Total Recall - C. Gordon Bell [92]
A natural user interface would be very helpful for Total Recall. As it turns out, NUIs really need Total Recall even more than Total Recall needs them. A NUI would be severely hobbled if it had no memory or knowledge of you. For the interaction to be really natural, I must be able to use my own idioms and nicknames. I must be able to ask about “my sister” or the “Web page I saw last week.”
A really natural user interface, just like a real personal assistant, would ask questions to clarify: “Did you mean your uncle Bob, or Bob at the office?” It would know the context of your conversation to make sense of what you say, just as a real person would. By tapping all of your e-memories, it would have even more context, knowing your preferences and your usual schedule. A natural user interface would know what terms and acronyms you use regularly, and which require more explanation. “Know your audience” is the first rule of public speaking. “Know the user” is the key to a natural man-machine interface, and Total Recall will finally make it possible.
EXTREME LONG-TERM PRESERVATION
I was asked to give the keynote address at the British Library’s Digital Lives Conference while writing this book. There was a fascinating discussion about how the library of the future will preserve e-memories rather than papers. But looming behind all the technical details is the really big question: Who gets in the British Library’s digital lifeboat and who gets left behind? However incredible the growth of storage continues to be, the library’s storage will remain finite, and after all, they aren’t interested in keeping the e-memories of everyone. They will continue to save only those of the most eminent politicians, authors, philosophers, and so on. And it is not clear to what “depth” they will be kept—is it better to have ten full lives or twenty lives at half-resolution?

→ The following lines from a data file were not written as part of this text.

`config.mk`:
```
export PLATFORM = sky130hd
export DESIGN_NAME = uart_bcd_line_sender
export DESIGN_NICKNAME = d
export VERILOG_FILES = /design/src/rtl/uart_bcd_line_sender.sv
export SDC_FILE = /design/constraint.sdc
export NUM_CORES = 1
export LEC_CHECK = 0
export CAP_MARGIN = 20
export CORE_ASPECT_RATIO = 1.1
export CORE_UTILIZATION = 43
export CTS_BUF_LIST = sky130_fd_sc_hd__clkbuf_2
export DETAILED_ROUTE_END_ITERATION = 12
export PLACE_DENSITY = 0.67
export REMOVE_ABC_BUFFERS = 1
export SLEW_MARGIN = 5
export SYNTH_ARGS = -nofsm -noshare
export SYNTH_HDL_FRONTEND = slang
export SYNTH_SLANG_ARGS = --single-unit
```
`constraint.sdc`:
```
create_clock -name clock -period 4.6 [get_ports clock]
set_clock_uncertainty 0.15 [all_clocks]
set_input_delay 0.92 -clock clock [delete_from_list [all_inputs] [get_ports clock]]
set_output_delay 0.92 -clock clock [all_outputs]
set_load 0.005 [all_outputs]
```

This raises a question closer to home: Will my progeny one thousand years hence really be able to have a copy of all their ancestors’ lives? As I pointed out, each person could have millions of ancestors in that time span, so each individual’s having a full family tree of e-memories is out of the question. The cost of storage would have to be shared among all members of the family. We might even think of the cost being shared among the entire human family; each generation could share the cost of trying to preserve all previous generations.
The capacity of hard drives and other storage devices is growing. So, too, are the number of them being sold. In 1995, 89 million hard drives were sold. In 2008 more than 480 million were sold. Still, we cannot presume that the amount of storage each person can afford will endlessly grow, even at a modest rate. If population growth were fast enough, one could imagine each successive generation being able to carry forward the past. However, we may see negative population growth, as in some Western countries, and additional population growth in conditions of poverty will not support the retention of e-memories.
How to keep our ancestral memories after the end of exponential storage growth is an open problem. It may even be impossible. So, though it goes against my grain to say so, it may turn out that most lives need to have their storage cost reduced over time. Video, which takes the most space by far, stands to be trimmed down the most. This could mean deleting repetitious or boring parts, or it could mean reducing the resolution, for example converting high-definition video to YouTube quality. However, I am in realms beyond my ten-year time frame. Thousand-year preservation is a matter shrouded in uncertainty.